(Stored data)

==================================================

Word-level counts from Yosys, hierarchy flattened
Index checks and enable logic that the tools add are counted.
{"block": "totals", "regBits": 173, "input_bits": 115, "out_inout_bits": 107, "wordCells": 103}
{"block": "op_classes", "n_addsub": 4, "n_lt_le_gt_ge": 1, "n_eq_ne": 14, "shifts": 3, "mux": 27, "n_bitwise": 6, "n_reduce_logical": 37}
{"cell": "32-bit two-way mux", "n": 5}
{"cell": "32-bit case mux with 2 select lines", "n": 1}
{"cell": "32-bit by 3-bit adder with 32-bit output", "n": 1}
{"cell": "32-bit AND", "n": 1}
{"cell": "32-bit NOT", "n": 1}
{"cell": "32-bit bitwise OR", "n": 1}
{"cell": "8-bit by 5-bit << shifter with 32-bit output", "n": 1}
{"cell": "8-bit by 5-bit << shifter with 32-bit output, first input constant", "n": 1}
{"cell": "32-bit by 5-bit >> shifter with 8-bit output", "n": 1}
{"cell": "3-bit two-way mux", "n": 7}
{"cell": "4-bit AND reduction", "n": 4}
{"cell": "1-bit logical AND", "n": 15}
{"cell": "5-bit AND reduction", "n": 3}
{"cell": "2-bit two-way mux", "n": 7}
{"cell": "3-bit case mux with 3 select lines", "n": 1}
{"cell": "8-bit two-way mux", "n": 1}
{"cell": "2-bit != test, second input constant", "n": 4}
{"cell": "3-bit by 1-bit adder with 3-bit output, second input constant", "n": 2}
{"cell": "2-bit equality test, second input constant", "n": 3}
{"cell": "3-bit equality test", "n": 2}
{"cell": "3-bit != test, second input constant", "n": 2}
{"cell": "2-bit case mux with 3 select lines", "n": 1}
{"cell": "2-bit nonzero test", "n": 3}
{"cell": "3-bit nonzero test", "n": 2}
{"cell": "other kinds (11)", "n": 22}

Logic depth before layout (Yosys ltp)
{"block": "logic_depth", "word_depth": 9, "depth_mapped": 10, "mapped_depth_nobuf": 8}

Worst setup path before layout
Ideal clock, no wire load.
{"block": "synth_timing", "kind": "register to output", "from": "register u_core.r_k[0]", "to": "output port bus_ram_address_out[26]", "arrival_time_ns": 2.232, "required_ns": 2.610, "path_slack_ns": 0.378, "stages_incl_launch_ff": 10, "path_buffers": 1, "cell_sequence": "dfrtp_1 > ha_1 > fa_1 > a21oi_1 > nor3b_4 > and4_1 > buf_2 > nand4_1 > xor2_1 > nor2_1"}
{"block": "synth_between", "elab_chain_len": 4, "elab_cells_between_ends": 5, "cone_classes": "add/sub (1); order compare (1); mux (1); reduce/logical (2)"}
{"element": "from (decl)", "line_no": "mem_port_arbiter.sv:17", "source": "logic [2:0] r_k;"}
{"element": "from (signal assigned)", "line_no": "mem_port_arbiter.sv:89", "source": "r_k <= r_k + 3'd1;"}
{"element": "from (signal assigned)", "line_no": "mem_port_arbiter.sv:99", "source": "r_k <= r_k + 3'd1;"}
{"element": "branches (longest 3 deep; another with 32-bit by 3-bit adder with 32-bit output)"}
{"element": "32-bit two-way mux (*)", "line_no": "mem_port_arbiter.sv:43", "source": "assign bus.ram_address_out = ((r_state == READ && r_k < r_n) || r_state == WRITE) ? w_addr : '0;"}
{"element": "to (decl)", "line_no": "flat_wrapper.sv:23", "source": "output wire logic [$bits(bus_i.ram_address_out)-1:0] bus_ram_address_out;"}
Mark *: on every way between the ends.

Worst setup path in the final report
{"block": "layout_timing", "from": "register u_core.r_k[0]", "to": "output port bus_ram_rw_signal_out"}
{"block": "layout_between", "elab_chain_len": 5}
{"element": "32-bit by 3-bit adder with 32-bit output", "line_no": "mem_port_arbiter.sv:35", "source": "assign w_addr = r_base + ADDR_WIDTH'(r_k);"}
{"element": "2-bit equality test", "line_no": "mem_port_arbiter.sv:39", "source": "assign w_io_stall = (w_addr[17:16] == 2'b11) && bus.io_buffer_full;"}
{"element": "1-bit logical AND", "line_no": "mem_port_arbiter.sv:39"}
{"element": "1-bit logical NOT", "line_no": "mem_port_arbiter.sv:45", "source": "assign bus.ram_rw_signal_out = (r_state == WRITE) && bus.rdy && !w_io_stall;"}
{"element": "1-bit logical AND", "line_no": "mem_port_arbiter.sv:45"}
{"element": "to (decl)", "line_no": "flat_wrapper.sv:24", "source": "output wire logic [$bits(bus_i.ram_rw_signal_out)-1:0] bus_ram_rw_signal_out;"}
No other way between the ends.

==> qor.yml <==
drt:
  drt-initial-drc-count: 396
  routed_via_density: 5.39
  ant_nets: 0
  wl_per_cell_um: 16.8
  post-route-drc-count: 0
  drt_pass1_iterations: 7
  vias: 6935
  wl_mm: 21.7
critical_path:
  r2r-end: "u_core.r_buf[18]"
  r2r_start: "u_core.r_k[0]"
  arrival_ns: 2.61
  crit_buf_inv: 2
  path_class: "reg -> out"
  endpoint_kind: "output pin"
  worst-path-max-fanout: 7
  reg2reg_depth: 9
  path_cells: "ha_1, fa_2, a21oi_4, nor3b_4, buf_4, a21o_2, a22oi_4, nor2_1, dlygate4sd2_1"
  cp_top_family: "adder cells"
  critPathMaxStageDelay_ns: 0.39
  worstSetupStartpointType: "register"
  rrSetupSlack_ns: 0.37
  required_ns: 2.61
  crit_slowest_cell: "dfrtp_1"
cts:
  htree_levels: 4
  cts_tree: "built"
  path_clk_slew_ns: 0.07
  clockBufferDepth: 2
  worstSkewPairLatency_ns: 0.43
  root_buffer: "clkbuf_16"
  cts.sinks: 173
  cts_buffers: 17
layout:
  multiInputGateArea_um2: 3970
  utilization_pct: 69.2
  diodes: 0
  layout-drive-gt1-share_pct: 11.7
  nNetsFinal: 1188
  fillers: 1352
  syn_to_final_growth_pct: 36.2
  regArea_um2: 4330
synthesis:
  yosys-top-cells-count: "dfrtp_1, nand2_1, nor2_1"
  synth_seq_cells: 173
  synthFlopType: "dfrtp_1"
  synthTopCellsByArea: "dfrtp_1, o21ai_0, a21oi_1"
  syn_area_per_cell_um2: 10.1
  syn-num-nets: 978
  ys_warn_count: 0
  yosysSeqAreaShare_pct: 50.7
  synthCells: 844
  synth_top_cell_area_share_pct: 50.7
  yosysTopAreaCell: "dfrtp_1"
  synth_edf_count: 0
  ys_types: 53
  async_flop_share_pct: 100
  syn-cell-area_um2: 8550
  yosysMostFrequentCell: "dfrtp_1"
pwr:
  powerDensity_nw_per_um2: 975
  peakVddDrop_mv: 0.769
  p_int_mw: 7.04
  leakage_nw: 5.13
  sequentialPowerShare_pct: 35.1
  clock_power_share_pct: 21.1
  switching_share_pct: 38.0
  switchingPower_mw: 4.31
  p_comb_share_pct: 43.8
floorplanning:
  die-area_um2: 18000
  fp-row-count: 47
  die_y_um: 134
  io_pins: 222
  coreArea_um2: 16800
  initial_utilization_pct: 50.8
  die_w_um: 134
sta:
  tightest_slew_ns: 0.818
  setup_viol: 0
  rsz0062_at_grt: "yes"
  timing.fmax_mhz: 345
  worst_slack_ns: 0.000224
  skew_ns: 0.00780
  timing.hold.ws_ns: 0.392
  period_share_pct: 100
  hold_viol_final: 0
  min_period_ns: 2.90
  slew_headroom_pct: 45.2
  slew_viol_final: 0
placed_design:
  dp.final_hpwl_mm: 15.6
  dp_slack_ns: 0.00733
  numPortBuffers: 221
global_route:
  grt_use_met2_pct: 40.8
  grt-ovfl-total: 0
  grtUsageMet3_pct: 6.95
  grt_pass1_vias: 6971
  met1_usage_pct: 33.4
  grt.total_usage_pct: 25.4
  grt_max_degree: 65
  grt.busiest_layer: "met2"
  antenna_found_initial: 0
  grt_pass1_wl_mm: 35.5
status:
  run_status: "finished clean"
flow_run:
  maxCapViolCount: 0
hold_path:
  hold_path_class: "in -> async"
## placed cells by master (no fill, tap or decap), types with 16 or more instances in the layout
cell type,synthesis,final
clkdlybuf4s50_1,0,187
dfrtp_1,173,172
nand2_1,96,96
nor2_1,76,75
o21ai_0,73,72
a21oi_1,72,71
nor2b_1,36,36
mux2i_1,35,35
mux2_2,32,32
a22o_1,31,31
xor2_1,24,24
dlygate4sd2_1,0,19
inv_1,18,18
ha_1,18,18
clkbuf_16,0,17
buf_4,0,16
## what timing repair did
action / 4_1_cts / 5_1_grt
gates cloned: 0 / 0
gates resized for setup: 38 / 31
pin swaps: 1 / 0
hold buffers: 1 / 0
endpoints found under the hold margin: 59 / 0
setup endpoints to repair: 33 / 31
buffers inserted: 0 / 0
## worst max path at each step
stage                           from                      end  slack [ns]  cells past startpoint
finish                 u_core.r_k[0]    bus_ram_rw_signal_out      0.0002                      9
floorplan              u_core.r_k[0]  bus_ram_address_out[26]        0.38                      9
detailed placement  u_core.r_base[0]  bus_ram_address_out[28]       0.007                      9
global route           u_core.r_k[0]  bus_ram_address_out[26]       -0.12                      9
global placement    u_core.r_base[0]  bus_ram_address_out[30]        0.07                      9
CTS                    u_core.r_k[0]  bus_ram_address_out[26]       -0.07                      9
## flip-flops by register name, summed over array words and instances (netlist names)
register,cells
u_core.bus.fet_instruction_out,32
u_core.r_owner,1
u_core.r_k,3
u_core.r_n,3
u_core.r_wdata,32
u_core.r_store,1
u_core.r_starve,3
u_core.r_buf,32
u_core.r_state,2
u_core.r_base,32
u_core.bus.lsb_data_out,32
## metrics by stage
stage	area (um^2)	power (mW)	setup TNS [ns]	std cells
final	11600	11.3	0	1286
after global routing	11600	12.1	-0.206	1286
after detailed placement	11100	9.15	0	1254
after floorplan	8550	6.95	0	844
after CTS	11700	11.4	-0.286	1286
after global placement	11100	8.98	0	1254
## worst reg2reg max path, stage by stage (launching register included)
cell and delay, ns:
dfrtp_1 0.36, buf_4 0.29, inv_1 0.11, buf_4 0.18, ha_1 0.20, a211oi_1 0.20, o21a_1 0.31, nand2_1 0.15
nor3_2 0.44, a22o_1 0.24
## config.mk

```make
export PLATFORM = sky130hd
export DESIGN_NAME = unified_cache_port_arbiter
export DESIGN_NICKNAME = d
export VERILOG_FILES = /design/src/rtl/unified_cache_port_arbiter.sv
export SDC_FILE = /design/constraint.sdc
export NUM_CORES = 1
export LEC_CHECK = 0
export ABC_AREA = 0
export CAP_MARGIN = 20
export CORE_AREA = 2 2 126 128
export CTS_CLUSTER_DIAMETER = 60
export DETAILED_ROUTE_END_ITERATION = 8
export DIE_AREA = 0 0 128 130
export DONT_BUFFER_PORTS = 1
export GPL_TIMING_DRIVEN = 0
export MAX_ROUTING_LAYER = met4
export PLACE_DENSITY = 0.61
export SYNTH_ARGS = -nofsm -noshare
export SYNTH_HDL_FRONTEND = slang
export SYNTH_SLANG_ARGS = --single-unit
export TNS_END_PERCENT = 1
```

## constraint.sdc

```tcl
create_clock -name clk_in -period 2.9 [get_ports clk_in]
set_input_delay 0.58 -clock clk_in [delete_from_list [all_inputs] [get_ports clk_in]]
set_output_delay 0.58 -clock clk_in [all_outputs]
set_load 0.01 [all_outputs]
```

## src/rtl/unified_cache_port_arbiter.sv

```systemverilog
// Round-robin arbiter that funnels NUM_PORT request packets into one
// registered cache issue slot, stamping each winner's port ID into the packet.
`ifndef UNIFIED_CACHE_PACKET_WIDTH_IN_BITS
`define UNIFIED_CACHE_PACKET_WIDTH_IN_BITS 64
`endif
`ifndef UNIFIED_CACHE_PACKET_PORT_ID_WIDTH
`define UNIFIED_CACHE_PACKET_PORT_ID_WIDTH 4
`endif
`ifndef UNIFIED_CACHE_PACKET_VALID_POS
`define UNIFIED_CACHE_PACKET_VALID_POS 63
`endif
`ifndef UNIFIED_CACHE_PACKET_PORT_ID_POS_LO
`define UNIFIED_CACHE_PACKET_PORT_ID_POS_LO 56
`endif

module unified_cache_port_arbiter #(
   parameter int NUM_PORT = 4,
   parameter int UNIFIED_CACHE_PACKET_WIDTH_IN_BITS =
      `UNIFIED_CACHE_PACKET_WIDTH_IN_BITS,
   parameter int UNIFIED_CACHE_PACKET_PORT_ID_WIDTH =
      `UNIFIED_CACHE_PACKET_PORT_ID_WIDTH
) (
   input  logic                                             clk_in,
   input  logic                                             reset_in,
   input  logic [UNIFIED_CACHE_PACKET_WIDTH_IN_BITS*NUM_PORT-1:0]
                                                            request_packet_flatted_in,
   output logic [NUM_PORT-1:0]                              request_ack_flatted_out,
   output logic [UNIFIED_CACHE_PACKET_WIDTH_IN_BITS-1:0]    issue_packet_out,
   input  logic                                             issue_ack_in,
   output logic                                             busy_out
);

   localparam int PKT   = UNIFIED_CACHE_PACKET_WIDTH_IN_BITS;
   localparam int IDW   = UNIFIED_CACHE_PACKET_PORT_ID_WIDTH;
   localparam int VPOS  = `UNIFIED_CACHE_PACKET_VALID_POS;
   localparam int IDLO  = `UNIFIED_CACHE_PACKET_PORT_ID_POS_LO;
   localparam int PTR_W = (NUM_PORT > 1) ? $clog2(NUM_PORT) : 1;

   logic [PTR_W-1:0]    ptr_q;
   logic [PTR_W-1:0]    ptr_d;
   logic [PTR_W-1:0]    winner;
   logic                found;
   logic                slot_free;
   logic [NUM_PORT-1:0] requesting;
   logic [NUM_PORT-1:0] ack_d;
   logic [PKT-1:0]      win_pkt;
   logic [PKT-1:0]      issue_d;
   int                  idx;

   assign busy_out  = issue_packet_out[VPOS];
   assign slot_free = !issue_packet_out[VPOS] || issue_ack_in;

   // A port still seeing its ack must not be picked again this edge
   always_comb begin
      requesting = '0;
      for (int i = 0; i < NUM_PORT; i++) begin
         requesting[i] = request_packet_flatted_in[i*PKT + VPOS] &&
                         !request_ack_flatted_out[i];
      end
   end

   always_comb begin
      found  = 1'b0;
      winner = '0;
      idx    = 0;
      for (int k = 0; k < NUM_PORT; k++) begin
         idx = int'(ptr_q) + k;
         if (idx >= NUM_PORT) idx = idx - NUM_PORT;
         if (!found && requesting[idx]) begin
            found  = 1'b1;
            winner = PTR_W'(idx);
         end
      end
   end

   assign win_pkt = request_packet_flatted_in[int'(winner)*PKT +: PKT];

   always_comb begin
      issue_d = issue_packet_out;
      ack_d   = '0;
      ptr_d   = ptr_q;
      if (slot_free) begin
         if (found) begin
            issue_d               = win_pkt;
            issue_d[IDLO +: IDW]  = IDW'(winner);
            ack_d[winner]         = 1'b1;
            ptr_d = (winner == PTR_W'(NUM_PORT-1)) ? '0 : winner + PTR_W'(1);
         end else begin
            issue_d = '0;
         end
      end
   end

   always_ff @(posedge clk_in or negedge reset_in) begin
      if (!reset_in) begin
         issue_packet_out        <= '0;
         request_ack_flatted_out <= '0;
         ptr_q                   <= '0;
      end else begin
         issue_packet_out        <= issue_d;
         request_ack_flatted_out <= ack_d;
         ptr_q                   <= ptr_d;
      end
   end

endmodule

```

==> results of run 1 <==
==> timing repair <==
| item | in CTS | in global routing |
|---|---|---|
| hold buffers | 1 | 0 |
| buffers inserted | 0 | 0 |
| hold endpoints to repair | 68 | 0 |
| resized for setup | 0 | 0 |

==================================================

§ **EXERCISE INSTRUCTIONS**: All lines carrying the word "instances" must be copied from the data above.

§ **TASK ANSWER**:
## placed cells by master (no fill, tap or decap), types with 16 or more instances in the layout
## flip-flops by register name, summed over array words and instances (netlist names)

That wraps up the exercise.